→ WHAT THE TASK REQUIRES
Repeat the records. Leave nothing out.

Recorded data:
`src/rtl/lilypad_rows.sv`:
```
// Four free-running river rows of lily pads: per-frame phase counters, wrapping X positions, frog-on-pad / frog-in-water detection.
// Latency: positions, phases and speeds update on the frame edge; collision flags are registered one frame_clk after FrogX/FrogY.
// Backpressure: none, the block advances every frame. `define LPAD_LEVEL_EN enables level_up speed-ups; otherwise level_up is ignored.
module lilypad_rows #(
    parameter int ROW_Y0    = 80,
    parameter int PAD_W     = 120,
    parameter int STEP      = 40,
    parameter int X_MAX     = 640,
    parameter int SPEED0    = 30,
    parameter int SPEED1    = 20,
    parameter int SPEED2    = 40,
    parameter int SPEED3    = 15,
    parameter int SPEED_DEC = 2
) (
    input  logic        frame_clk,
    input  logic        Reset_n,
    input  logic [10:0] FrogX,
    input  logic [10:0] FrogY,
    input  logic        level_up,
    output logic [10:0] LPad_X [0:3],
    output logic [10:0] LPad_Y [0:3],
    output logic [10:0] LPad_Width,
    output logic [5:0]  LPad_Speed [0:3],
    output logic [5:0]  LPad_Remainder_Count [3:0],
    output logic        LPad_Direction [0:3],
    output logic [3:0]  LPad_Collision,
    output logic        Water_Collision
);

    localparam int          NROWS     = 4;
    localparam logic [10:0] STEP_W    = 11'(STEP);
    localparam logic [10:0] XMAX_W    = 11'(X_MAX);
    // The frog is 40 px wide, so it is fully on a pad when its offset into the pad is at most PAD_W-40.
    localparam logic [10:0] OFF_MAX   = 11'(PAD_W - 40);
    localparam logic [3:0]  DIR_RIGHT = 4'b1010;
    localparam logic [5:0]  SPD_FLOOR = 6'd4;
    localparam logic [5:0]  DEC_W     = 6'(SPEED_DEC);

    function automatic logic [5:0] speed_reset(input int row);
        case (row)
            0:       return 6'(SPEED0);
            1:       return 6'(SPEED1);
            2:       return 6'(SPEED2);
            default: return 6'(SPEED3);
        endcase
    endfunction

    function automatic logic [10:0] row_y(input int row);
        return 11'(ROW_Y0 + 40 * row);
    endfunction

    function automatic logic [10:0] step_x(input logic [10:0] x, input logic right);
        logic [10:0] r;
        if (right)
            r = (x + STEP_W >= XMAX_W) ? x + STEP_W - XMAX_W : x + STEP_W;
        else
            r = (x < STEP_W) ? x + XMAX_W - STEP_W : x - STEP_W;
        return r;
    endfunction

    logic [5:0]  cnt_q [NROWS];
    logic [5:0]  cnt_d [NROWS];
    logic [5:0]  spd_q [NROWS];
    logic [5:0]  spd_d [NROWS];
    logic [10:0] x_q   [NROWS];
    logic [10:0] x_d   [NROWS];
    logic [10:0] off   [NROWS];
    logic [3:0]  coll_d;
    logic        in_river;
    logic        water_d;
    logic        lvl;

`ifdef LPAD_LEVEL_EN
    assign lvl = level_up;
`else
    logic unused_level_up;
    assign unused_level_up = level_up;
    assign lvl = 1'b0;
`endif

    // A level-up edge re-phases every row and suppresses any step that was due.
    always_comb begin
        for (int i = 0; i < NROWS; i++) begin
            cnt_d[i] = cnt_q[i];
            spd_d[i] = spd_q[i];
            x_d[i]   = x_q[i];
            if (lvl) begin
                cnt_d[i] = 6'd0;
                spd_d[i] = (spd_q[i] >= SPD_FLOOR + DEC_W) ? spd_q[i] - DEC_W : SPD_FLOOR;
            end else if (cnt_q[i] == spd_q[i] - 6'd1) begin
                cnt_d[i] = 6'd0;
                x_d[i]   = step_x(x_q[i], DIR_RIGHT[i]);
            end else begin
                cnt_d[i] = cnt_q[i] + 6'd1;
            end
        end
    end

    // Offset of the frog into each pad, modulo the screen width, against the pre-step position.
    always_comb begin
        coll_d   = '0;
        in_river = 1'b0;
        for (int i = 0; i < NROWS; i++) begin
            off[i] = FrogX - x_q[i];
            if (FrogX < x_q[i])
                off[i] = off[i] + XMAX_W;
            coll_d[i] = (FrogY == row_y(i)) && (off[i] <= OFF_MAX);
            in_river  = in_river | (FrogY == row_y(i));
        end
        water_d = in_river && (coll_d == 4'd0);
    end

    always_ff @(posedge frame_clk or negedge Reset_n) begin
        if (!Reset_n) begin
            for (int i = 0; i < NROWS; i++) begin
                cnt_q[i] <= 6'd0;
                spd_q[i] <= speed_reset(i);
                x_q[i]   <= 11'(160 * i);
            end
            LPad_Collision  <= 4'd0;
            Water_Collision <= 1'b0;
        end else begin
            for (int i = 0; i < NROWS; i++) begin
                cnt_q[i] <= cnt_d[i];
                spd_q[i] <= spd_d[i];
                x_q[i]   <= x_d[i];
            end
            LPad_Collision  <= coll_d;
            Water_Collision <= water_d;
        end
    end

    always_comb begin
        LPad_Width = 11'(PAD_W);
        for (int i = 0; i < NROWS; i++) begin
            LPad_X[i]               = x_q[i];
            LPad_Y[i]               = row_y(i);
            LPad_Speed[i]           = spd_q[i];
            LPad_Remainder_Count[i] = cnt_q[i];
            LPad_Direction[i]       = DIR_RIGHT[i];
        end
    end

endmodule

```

→ OUTPUT OF THE TASK
`src/rtl/lilypad_rows.sv`:
```
// Four free-running river rows of lily pads: per-frame phase counters, wrapping X positions, frog-on-pad / frog-in-water detection.
// Latency: positions, phases and speeds update on the frame edge; collision flags are registered one frame_clk after FrogX/FrogY.
// Backpressure: none, the block advances every frame. `define LPAD_LEVEL_EN enables level_up speed-ups; otherwise level_up is ignored.
module lilypad_rows #(
    parameter int ROW_Y0    = 80,
    parameter int PAD_W     = 120,
    parameter int STEP      = 40,
    parameter int X_MAX     = 640,
    parameter int SPEED0    = 30,
    parameter int SPEED1    = 20,
    parameter int SPEED2    = 40,
    parameter int SPEED3    = 15,
    parameter int SPEED_DEC = 2
) (
    input  logic        frame_clk,
    input  logic        Reset_n,
    input  logic [10:0] FrogX,
    input  logic [10:0] FrogY,
    input  logic        level_up,
    output logic [10:0] LPad_X [0:3],
    output logic [10:0] LPad_Y [0:3],
    output logic [10:0] LPad_Width,
    output logic [5:0]  LPad_Speed [0:3],
    output logic [5:0]  LPad_Remainder_Count [3:0],
    output logic        LPad_Direction [0:3],
    output logic [3:0]  LPad_Collision,
    output logic        Water_Collision
);

    localparam int          NROWS     = 4;
    localparam logic [10:0] STEP_W    = 11'(STEP);
    localparam logic [10:0] XMAX_W    = 11'(X_MAX);
    // The frog is 40 px wide, so it is fully on a pad when its offset into the pad is at most PAD_W-40.
    localparam logic [10:0] OFF_MAX   = 11'(PAD_W - 40);
    localparam logic [3:0]  DIR_RIGHT = 4'b1010;
    localparam logic [5:0]  SPD_FLOOR = 6'd4;
    localparam logic [5:0]  DEC_W     = 6'(SPEED_DEC);

    function automatic logic [5:0] speed_reset(input int row);
        case (row)
            0:       return 6'(SPEED0);
            1:       return 6'(SPEED1);
            2:       return 6'(SPEED2);
            default: return 6'(SPEED3);
        endcase
    endfunction

    function automatic logic [10:0] row_y(input int row);
        return 11'(ROW_Y0 + 40 * row);
    endfunction

    function automatic logic [10:0] step_x(input logic [10:0] x, input logic right);
        logic [10:0] r;
        if (right)
            r = (x + STEP_W >= XMAX_W) ? x + STEP_W - XMAX_W : x + STEP_W;
        else
            r = (x < STEP_W) ? x + XMAX_W - STEP_W : x - STEP_W;
        return r;
    endfunction

    logic [5:0]  cnt_q [NROWS];
    logic [5:0]  cnt_d [NROWS];
    logic [5:0]  spd_q [NROWS];
    logic [5:0]  spd_d [NROWS];
    logic [10:0] x_q   [NROWS];
    logic [10:0] x_d   [NROWS];
    logic [10:0] off   [NROWS];
    logic [3:0]  coll_d;
    logic        in_river;
    logic        water_d;
    logic        lvl;

`ifdef LPAD_LEVEL_EN
    assign lvl = level_up;
`else
    logic unused_level_up;
    assign unused_level_up = level_up;
    assign lvl = 1'b0;
`endif

    // A level-up edge re-phases every row and suppresses any step that was due.
    always_comb begin
        for (int i = 0; i < NROWS; i++) begin
            cnt_d[i] = cnt_q[i];
            spd_d[i] = spd_q[i];
            x_d[i]   = x_q[i];
            if (lvl) begin
                cnt_d[i] = 6'd0;
                spd_d[i] = (spd_q[i] >= SPD_FLOOR + DEC_W) ? spd_q[i] - DEC_W : SPD_FLOOR;
            end else if (cnt_q[i] == spd_q[i] - 6'd1) begin
                cnt_d[i] = 6'd0;
                x_d[i]   = step_x(x_q[i], DIR_RIGHT[i]);
            end else begin
                cnt_d[i] = cnt_q[i] + 6'd1;
            end
        end
    end

    // Offset of the frog into each pad, modulo the screen width, against the pre-step position.
    always_comb begin
        coll_d   = '0;
        in_river = 1'b0;
        for (int i = 0; i < NROWS; i++) begin
            off[i] = FrogX - x_q[i];
            if (FrogX < x_q[i])
                off[i] = off[i] + XMAX_W;
            coll_d[i] = (FrogY == row_y(i)) && (off[i] <= OFF_MAX);
            in_river  = in_river | (FrogY == row_y(i));
        end
        water_d = in_river && (coll_d == 4'd0);
    end

    always_ff @(posedge frame_clk or negedge Reset_n) begin
        if (!Reset_n) begin
            for (int i = 0; i < NROWS; i++) begin
                cnt_q[i] <= 6'd0;
                spd_q[i] <= speed_reset(i);
                x_q[i]   <= 11'(160 * i);
            end
            LPad_Collision  <= 4'd0;
            Water_Collision <= 1'b0;
        end else begin
            for (int i = 0; i < NROWS; i++) begin
                cnt_q[i] <= cnt_d[i];
                spd_q[i] <= spd_d[i];
                x_q[i]   <= x_d[i];
            end
            LPad_Collision  <= coll_d;
            Water_Collision <= water_d;
        end
    end

    always_comb begin
        LPad_Width = 11'(PAD_W);
        for (int i = 0; i < NROWS; i++) begin
            LPad_X[i]               = x_q[i];
            LPad_Y[i]               = row_y(i);
            LPad_Speed[i]           = spd_q[i];
            LPad_Remainder_Count[i] = cnt_q[i];
            LPad_Direction[i]       = DIR_RIGHT[i];
        end
    end

endmodule

```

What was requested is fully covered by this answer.